Over the past couple of years, Microsoft’s online office strategy has grown increasingly muddled, while Google has emerged has the clear leader in the web office space with their Google Docs product. Microsoft has been reluctant to cannibalize any of its cash cow desktop office software business by introducing a web-based version of its popular Office suite. Instead, Redmond has been trying to complement its desktop offering with web services. The latest attempt is codenamed “Albany.”
Last week, reports were surfacing that Albany would be a web-based version of Microsoft’s slimmer Works software suite — which includes word processing, spreadsheets, calendars, and a simple database and retails for $39.95. That’s not the first time the “online Works” rumor has surfaced.

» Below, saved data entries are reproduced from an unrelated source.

$ cat config.mk
export PLATFORM = sky130hd
export DESIGN_NAME = seg7_scan_display
export DESIGN_NICKNAME = d
export VERILOG_FILES = /design/src/rtl/seg7_scan_display.sv
export SDC_FILE = /design/constraint.sdc
export NUM_CORES = 1
export LEC_CHECK = 0
export BUFFER_PORTS_ARGS = -buffer_cell sky130_fd_sc_hd__buf_2
export CAP_MARGIN = 20
export CORE_MARGIN = 2
export CORE_UTILIZATION = 58
export DETAILED_ROUTE_END_ITERATION = 7
export PLACE_DENSITY = 0.81
export SLEW_MARGIN = 20
export SYNTH_ARGS = -nofsm -noshare
export SYNTH_HDL_FRONTEND = slang
export SYNTH_SLANG_ARGS = --single-unit
$ cat constraint.sdc
create_clock -name clk_i -period 4.5 [get_ports clk_i]
set_input_delay 0.9 -clock clk_i [delete_from_list [all_inputs] [get_ports clk_i]]
set_output_delay 0.9 -clock clk_i [all_outputs]
set_load 0.1 [all_outputs]
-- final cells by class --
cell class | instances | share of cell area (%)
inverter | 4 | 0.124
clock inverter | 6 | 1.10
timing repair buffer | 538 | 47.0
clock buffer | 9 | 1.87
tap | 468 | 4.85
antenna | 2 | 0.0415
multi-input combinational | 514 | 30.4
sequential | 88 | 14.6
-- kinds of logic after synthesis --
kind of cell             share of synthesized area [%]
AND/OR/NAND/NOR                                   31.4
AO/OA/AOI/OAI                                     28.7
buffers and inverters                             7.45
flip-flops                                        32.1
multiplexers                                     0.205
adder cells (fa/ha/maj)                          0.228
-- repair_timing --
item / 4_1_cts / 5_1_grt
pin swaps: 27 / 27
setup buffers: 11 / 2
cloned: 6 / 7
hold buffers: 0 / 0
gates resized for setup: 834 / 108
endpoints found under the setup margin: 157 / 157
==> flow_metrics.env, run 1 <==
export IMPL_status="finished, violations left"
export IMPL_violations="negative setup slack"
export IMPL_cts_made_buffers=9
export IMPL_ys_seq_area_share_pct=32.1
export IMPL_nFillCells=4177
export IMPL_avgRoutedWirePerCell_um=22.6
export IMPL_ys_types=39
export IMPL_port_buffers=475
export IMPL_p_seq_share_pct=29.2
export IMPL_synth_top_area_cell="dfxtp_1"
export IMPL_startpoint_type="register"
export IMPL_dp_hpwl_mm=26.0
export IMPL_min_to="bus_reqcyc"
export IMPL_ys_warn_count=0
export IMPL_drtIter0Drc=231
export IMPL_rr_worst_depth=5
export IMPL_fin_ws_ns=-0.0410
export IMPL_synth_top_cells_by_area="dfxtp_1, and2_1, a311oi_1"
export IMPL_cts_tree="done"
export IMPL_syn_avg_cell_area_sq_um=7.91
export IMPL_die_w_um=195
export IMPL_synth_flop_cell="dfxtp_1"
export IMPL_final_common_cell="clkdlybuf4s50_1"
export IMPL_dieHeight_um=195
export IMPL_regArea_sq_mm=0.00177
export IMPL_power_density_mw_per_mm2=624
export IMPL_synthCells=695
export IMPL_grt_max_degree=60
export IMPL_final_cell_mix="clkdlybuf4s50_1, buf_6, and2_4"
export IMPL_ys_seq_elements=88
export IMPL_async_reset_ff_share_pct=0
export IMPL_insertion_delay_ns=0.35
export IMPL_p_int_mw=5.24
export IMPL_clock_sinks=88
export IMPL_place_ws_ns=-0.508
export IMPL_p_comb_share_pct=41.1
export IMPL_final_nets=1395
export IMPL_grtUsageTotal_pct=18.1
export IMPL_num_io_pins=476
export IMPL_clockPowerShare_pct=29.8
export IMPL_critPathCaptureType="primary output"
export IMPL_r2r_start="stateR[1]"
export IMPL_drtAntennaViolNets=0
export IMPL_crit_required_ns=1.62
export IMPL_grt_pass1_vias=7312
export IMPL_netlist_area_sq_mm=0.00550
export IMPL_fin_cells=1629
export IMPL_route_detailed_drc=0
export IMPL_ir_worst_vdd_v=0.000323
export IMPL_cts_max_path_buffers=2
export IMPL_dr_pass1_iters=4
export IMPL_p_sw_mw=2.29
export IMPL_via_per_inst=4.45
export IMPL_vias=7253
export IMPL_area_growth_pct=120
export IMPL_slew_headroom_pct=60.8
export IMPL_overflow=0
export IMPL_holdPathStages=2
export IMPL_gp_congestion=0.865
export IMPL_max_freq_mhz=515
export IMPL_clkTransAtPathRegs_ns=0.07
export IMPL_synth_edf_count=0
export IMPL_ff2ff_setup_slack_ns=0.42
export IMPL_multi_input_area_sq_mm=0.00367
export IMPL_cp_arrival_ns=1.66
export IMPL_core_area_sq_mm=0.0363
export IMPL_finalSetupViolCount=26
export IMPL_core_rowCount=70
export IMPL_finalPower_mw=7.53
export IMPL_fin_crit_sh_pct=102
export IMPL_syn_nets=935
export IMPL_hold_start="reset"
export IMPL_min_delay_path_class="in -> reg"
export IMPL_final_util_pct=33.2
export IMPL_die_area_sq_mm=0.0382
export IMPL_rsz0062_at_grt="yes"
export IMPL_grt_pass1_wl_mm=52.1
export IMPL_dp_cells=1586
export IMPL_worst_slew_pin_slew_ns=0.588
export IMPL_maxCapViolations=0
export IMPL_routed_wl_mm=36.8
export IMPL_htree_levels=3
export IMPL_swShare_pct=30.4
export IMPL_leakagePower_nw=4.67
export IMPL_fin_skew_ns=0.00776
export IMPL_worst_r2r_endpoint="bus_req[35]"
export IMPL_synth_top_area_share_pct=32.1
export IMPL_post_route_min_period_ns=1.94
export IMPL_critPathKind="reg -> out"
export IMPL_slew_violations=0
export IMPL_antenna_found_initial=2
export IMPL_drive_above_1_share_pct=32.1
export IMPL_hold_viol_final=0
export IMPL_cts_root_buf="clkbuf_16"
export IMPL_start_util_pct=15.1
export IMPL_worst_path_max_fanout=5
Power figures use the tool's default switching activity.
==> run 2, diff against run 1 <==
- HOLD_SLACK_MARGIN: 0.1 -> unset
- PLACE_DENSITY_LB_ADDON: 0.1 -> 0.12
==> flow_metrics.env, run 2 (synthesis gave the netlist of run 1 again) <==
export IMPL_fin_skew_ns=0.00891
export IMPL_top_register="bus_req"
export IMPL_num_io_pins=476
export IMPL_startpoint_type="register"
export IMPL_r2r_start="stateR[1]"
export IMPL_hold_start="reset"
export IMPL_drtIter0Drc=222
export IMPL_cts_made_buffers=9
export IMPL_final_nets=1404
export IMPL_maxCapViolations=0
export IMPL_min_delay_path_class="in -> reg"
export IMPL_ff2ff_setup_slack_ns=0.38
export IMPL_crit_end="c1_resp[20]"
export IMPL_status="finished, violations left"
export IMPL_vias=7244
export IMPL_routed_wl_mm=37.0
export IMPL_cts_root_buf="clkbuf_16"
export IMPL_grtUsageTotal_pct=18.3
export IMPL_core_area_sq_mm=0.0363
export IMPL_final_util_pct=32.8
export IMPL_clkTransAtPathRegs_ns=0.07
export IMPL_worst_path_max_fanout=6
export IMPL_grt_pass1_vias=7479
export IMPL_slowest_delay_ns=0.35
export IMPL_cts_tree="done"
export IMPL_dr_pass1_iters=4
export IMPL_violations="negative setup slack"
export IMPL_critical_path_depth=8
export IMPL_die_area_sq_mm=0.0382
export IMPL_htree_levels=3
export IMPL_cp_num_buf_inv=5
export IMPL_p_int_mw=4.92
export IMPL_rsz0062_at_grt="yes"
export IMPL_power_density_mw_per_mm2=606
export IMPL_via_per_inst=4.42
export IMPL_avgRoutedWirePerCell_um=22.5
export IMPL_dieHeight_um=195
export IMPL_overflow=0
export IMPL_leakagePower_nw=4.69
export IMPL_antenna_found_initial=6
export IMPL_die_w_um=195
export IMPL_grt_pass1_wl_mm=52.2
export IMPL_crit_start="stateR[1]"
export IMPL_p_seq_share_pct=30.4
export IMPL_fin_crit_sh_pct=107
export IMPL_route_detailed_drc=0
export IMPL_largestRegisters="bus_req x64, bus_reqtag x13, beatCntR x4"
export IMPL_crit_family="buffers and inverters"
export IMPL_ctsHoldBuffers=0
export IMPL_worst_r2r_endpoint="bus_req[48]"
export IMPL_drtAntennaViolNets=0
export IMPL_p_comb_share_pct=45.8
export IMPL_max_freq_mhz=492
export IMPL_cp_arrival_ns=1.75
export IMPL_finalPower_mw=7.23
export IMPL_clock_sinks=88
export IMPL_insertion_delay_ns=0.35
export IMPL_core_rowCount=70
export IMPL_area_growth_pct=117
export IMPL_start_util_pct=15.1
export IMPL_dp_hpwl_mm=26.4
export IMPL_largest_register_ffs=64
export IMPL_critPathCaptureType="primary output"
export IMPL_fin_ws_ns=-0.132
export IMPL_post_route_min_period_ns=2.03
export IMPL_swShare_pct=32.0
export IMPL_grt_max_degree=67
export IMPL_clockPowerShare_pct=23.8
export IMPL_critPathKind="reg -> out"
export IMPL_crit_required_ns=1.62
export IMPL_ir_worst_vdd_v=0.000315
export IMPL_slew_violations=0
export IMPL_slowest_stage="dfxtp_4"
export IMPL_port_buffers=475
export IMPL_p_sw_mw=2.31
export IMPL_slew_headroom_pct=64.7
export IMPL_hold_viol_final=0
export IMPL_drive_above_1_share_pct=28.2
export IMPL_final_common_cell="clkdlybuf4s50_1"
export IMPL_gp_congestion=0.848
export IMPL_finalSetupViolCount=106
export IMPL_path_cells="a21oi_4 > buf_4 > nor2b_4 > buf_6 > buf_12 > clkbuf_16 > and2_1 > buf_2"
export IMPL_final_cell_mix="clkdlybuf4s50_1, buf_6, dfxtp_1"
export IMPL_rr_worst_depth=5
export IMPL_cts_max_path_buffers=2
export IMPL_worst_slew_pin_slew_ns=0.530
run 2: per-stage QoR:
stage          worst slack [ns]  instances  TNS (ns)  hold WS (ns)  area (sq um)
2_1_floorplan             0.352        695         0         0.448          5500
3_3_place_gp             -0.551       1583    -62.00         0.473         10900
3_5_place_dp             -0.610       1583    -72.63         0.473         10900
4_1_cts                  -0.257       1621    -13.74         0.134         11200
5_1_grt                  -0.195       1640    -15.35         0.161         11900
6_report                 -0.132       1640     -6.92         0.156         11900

In September of 2006, Reuters reported that Microsoft was considering releasing an online version of Works to preempt the then unreleased Google Docs and Spreadsheets Internet application. A year later, in August 2007, a rumor surfaced that Works was going free and ad-supported in an attempt to compete with Google, but would still be a desktop application. Neither rumor panned out. Works remains a for-pay, desktop application that doesn’t appear to have anything to do with Microsoft’s web office strategy.

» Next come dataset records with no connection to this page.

[src/flat_wrapper.sv]
// flat-port wrapper written by rule: the top's interface ports become plain ports
module switch_debounce_sync_flat 
#(
  parameter int WIDTH           = 16,
  parameter int DEBOUNCE_CYCLES = 500000
)
  (clk_clk, reset_reset_n, sw_sw_raw, sw_edge_clear, sw_sw_db, sw_sw_valid, sw_sw_changed, sw_sw_change_mask, sw_edge_capture);
  switch_debounce_sync_if #(.WIDTH(WIDTH)) sw_i ();
  input logic clk_clk;
  input logic reset_reset_n;
  input wire logic [$bits(sw_i.sw_raw)-1:0] sw_sw_raw;
  input wire logic [$bits(sw_i.edge_clear)-1:0] sw_edge_clear;
  output wire logic [$bits(sw_i.sw_db)-1:0] sw_sw_db;
  output wire logic [$bits(sw_i.sw_valid)-1:0] sw_sw_valid;
  output wire logic [$bits(sw_i.sw_changed)-1:0] sw_sw_changed;
  output wire logic [$bits(sw_i.sw_change_mask)-1:0] sw_sw_change_mask;
  output wire logic [$bits(sw_i.edge_capture)-1:0] sw_edge_capture;
  assign sw_i.sw_raw = sw_sw_raw;
  assign sw_i.edge_clear = sw_edge_clear;
  assign sw_sw_db = sw_i.sw_db;
  assign sw_sw_valid = sw_i.sw_valid;
  assign sw_sw_changed = sw_i.sw_changed;
  assign sw_sw_change_mask = sw_i.sw_change_mask;
  assign sw_edge_capture = sw_i.edge_capture;
  switch_debounce_sync #(.WIDTH(WIDTH), .DEBOUNCE_CYCLES(DEBOUNCE_CYCLES)) u_core (.clk_clk(clk_clk), .reset_reset_n(reset_reset_n), .sw(sw_i));
endmodule
[config.mk]
export PLATFORM = sky130hd
export DESIGN_NAME = switch_debounce_sync_flat
export DESIGN_NICKNAME = d
export VERILOG_FILES = /design/src/rtl/switch_debounce_sync_if.sv /design/src/rtl/switch_debounce_sync.sv /design/src/flat_wrapper.sv
export SDC_FILE = /design/constraint.sdc
export NUM_CORES = 1
export LEC_CHECK = 0
export ABC_AREA = 1
export ABC_CLOCK_PERIOD_IN_PS = 1700
export CELL_PAD_IN_SITES_DETAIL_PLACEMENT = 1
export CELL_PAD_IN_SITES_GLOBAL_PLACEMENT = 2
export CORE_MARGIN = 2
export CORE_UTILIZATION = 36
export CTS_BUF_LIST = sky130_fd_sc_hd__clkbuf_8
export DETAILED_ROUTE_END_ITERATION = 8
export DONT_BUFFER_PORTS = 1
export PLACE_DENSITY_LB_ADDON = 0.1
export SYNTH_ARGS = -nofsm -noshare
export SYNTH_HDL_FRONTEND = slang
export SYNTH_SLANG_ARGS = --single-unit
[constraint.sdc]
create_clock -name clk_clk -period 1.7 [get_ports clk_clk]
set_clock_uncertainty 0.05 [all_clocks]
set_input_delay 0.34 -clock clk_clk [delete_from_list [all_inputs] [get_ports clk_clk]]
set_output_delay 0.34 -clock clk_clk [all_outputs]
set_load 0.02 [all_outputs]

Like the previous rumors before it, evidence is now mounting that Albany too is not related to Works. So what is Albany? Mary-Jo Foley reported this morning that it is apparently going to be a so-called “ValueBox” offering that bundles three Microsoft Office components. According to one source, Albany will bring together Windows Live OneCare, Office Live Workspace, and Office Home and Student Edition.

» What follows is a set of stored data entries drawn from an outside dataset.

--- config.mk ---
export PLATFORM = sky130hd
export DESIGN_NAME = pc_sequencer_flat
export DESIGN_NICKNAME = d
export VERILOG_FILES = /design/src/rtl/pc_sequencer_if.sv /design/src/rtl/pc_sequencer.sv /design/src/flat_wrapper.sv
export SDC_FILE = /design/constraint.sdc
export NUM_CORES = 1
export LEC_CHECK = 0
export ABC_CLOCK_PERIOD_IN_PS = 1800
export BUFFER_PORTS_ARGS = -buffer_cell sky130_fd_sc_hd__buf_4
export CORE_MARGIN = 2
export CORE_UTILIZATION = 41
export CTS_CLUSTER_DIAMETER = 30
export CTS_CLUSTER_SIZE = 40
export DETAILED_ROUTE_END_ITERATION = 12
export PLACE_DENSITY = 0.85
export REMOVE_ABC_BUFFERS = 1
export SKIP_LAST_GASP = 1
export SYNTH_ARGS = -nofsm -noshare
export SYNTH_HDL_FRONTEND = slang
export SYNTH_SLANG_ARGS = --single-unit
--- constraint.sdc ---
create_clock -name clk -period 1.8 [get_ports clk]
set_input_delay 0.36 -clock clk [delete_from_list [all_inputs] [get_ports clk]]
set_output_delay 0.36 -clock clk [all_outputs]
set_load 0.01 [all_outputs]
--- src/rtl/pc_sequencer_if.sv ---
// Handshake bundle between the pc_sequencer (master) and its fetch/datapath environment (slave).
interface pc_sequencer_if;
   logic       start;
   logic       mem_ready;
   logic [7:0] instr;
   logic [3:0] pc_addr;
   logic       zero_flag;
   logic       incPC;
   logic       loadPC;
   logic [7:0] altPC;
   logic [7:0] ir;
   logic       alu_en;
   logic       reg_we;
   logic       halted;

   modport master (
      input  start, mem_ready, instr, pc_addr, zero_flag,
      output incPC, loadPC, altPC, ir, alu_en, reg_we, halted
   );

   modport slave (
      output start, mem_ready, instr, pc_addr, zero_flag,
      input  incPC, loadPC, altPC, ir, alu_en, reg_we, halted
   );
endinterface

--- src/rtl/pc_sequencer.sv ---
// Fetch/decode/execute control sequencer driving PC strobes, ALU enable and register write.
// Define PC_SEQ_CALL_EN to add a single link register with CALL (0xD) / RET (0xE) opcodes.
module pc_sequencer (
   input  logic           clk,
   input  logic           rst,
   pc_sequencer_if.master bus
);

   typedef enum logic [2:0] {StIdle, StFetch, StDecode, StExecute, StHalt} state_e;

   state_e     state_q, state_d;
   logic [7:0] ir_q, ir_d;
   logic [3:0] opcode;
   logic [3:0] alt_pc;
   logic       inc_pc, load_pc, alu_en, reg_we, halted;

`ifdef PC_SEQ_CALL_EN
   logic [3:0] link_q, link_d;
`else
   logic unused_pc_addr;
   assign unused_pc_addr = ^bus.pc_addr;
`endif

   assign opcode = ir_q[7:4];

   always_comb begin
      state_d = state_q;
      ir_d    = ir_q;
      inc_pc  = 1'b0;
      load_pc = 1'b0;
      alt_pc  = 4'h0;
      alu_en  = 1'b0;
      reg_we  = 1'b0;
      halted  = 1'b0;
`ifdef PC_SEQ_CALL_EN
      link_d  = link_q;
`endif
      if (rst) begin
         // Load zero so the external PC clears on the same edge as the sequencer.
         load_pc = 1'b1;
      end else begin
         case (state_q)
            StIdle: begin
               if (bus.start) state_d = StFetch;
            end
            StFetch: begin
               if (bus.mem_ready) begin
                  ir_d    = bus.instr;
                  state_d = StDecode;
               end
            end
            StDecode: state_d = StExecute;
            StExecute: begin
               state_d = StFetch;
               case (opcode)
                  4'h0: inc_pc = 1'b1;
                  4'hA: begin
                     load_pc = 1'b1;
                     alt_pc  = ir_q[3:0];
                  end
                  4'hB: begin
                     if (bus.zero_flag) begin
                        load_pc = 1'b1;
                        alt_pc  = ir_q[3:0];
                     end else begin
                        inc_pc = 1'b1;
                     end
                  end
                  4'hC: begin
                     if (!bus.zero_flag) begin
                        load_pc = 1'b1;
                        alt_pc  = ir_q[3:0];
                     end else begin
                        inc_pc = 1'b1;
                     end
                  end
`ifdef PC_SEQ_CALL_EN
                  4'hD: begin
                     link_d  = bus.pc_addr + 4'd1;
                     load_pc = 1'b1;
                     alt_pc  = ir_q[3:0];
                  end
                  4'hE: begin
                     load_pc = 1'b1;
                     alt_pc  = link_q;
                  end
`else
                  4'hD, 4'hE: inc_pc = 1'b1;
`endif
                  4'hF: state_d = StHalt;
                  default: begin
                     alu_en = 1'b1;
                     reg_we = 1'b1;
                     inc_pc = 1'b1;
                  end
               endcase
            end
            StHalt: halted = 1'b1;
            default: state_d = StIdle;
         endcase
      end
   end

   always_ff @(posedge clk) begin
      if (rst) begin
         state_q <= StIdle;
         ir_q    <= 8'h00;
`ifdef PC_SEQ_CALL_EN
         link_q  <= 4'h0;
`endif
      end else begin
         state_q <= state_d;
         ir_q    <= ir_d;
`ifdef PC_SEQ_CALL_EN
         link_q  <= link_d;
`endif
      end
   end

   assign bus.incPC  = inc_pc;
   assign bus.loadPC = load_pc;
   assign bus.altPC  = {4'h0, alt_pc};
   assign bus.ir     = ir_q;
   assign bus.alu_en = alu_en;
   assign bus.reg_we = reg_we;
   assign bus.halted = halted;

endmodule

The term “ValueBox,” which was taken from a screenshot of the Albany beta sign up page that Foley got her hands on, seems to indicate that the Albany bundle might be offered at a discount, which in turn points to this being part of Microsoft’s attempt to draw users away from the freely offered Google Docs online office suite. As Foley points out, Microsoft might be smart to target students, who have been one of their biggest user bases for Office Live Workspace, and whose generally tight budgets make Google’s free offering especially attractive. (Google Docs is so far not generally considered ready for the enterprise.)
But will it work? We published a head-to-head feature comparison of Google Docs and Office Live Workspace earlier this month and found that both services have a very similar feature set. The main difference, though, is that Google Docs is a web application, which means that it 1. doesn’t require desktop software to be installed, and 2. allows for things like real-time online collaboration. Those are two very alluring features. Plus, I’m not convinced that Microsoft could offer enough value in its “ValueBox” to really attract students. Many schools offer Office Home and Student at such a deeply discounted rate (for example, my girlfriend — who is a student — recently purchased a copy from her university’s bookstore for about $10), that it seems unlikely that Microsoft would discount the bundle far enough to compete with current student pricing.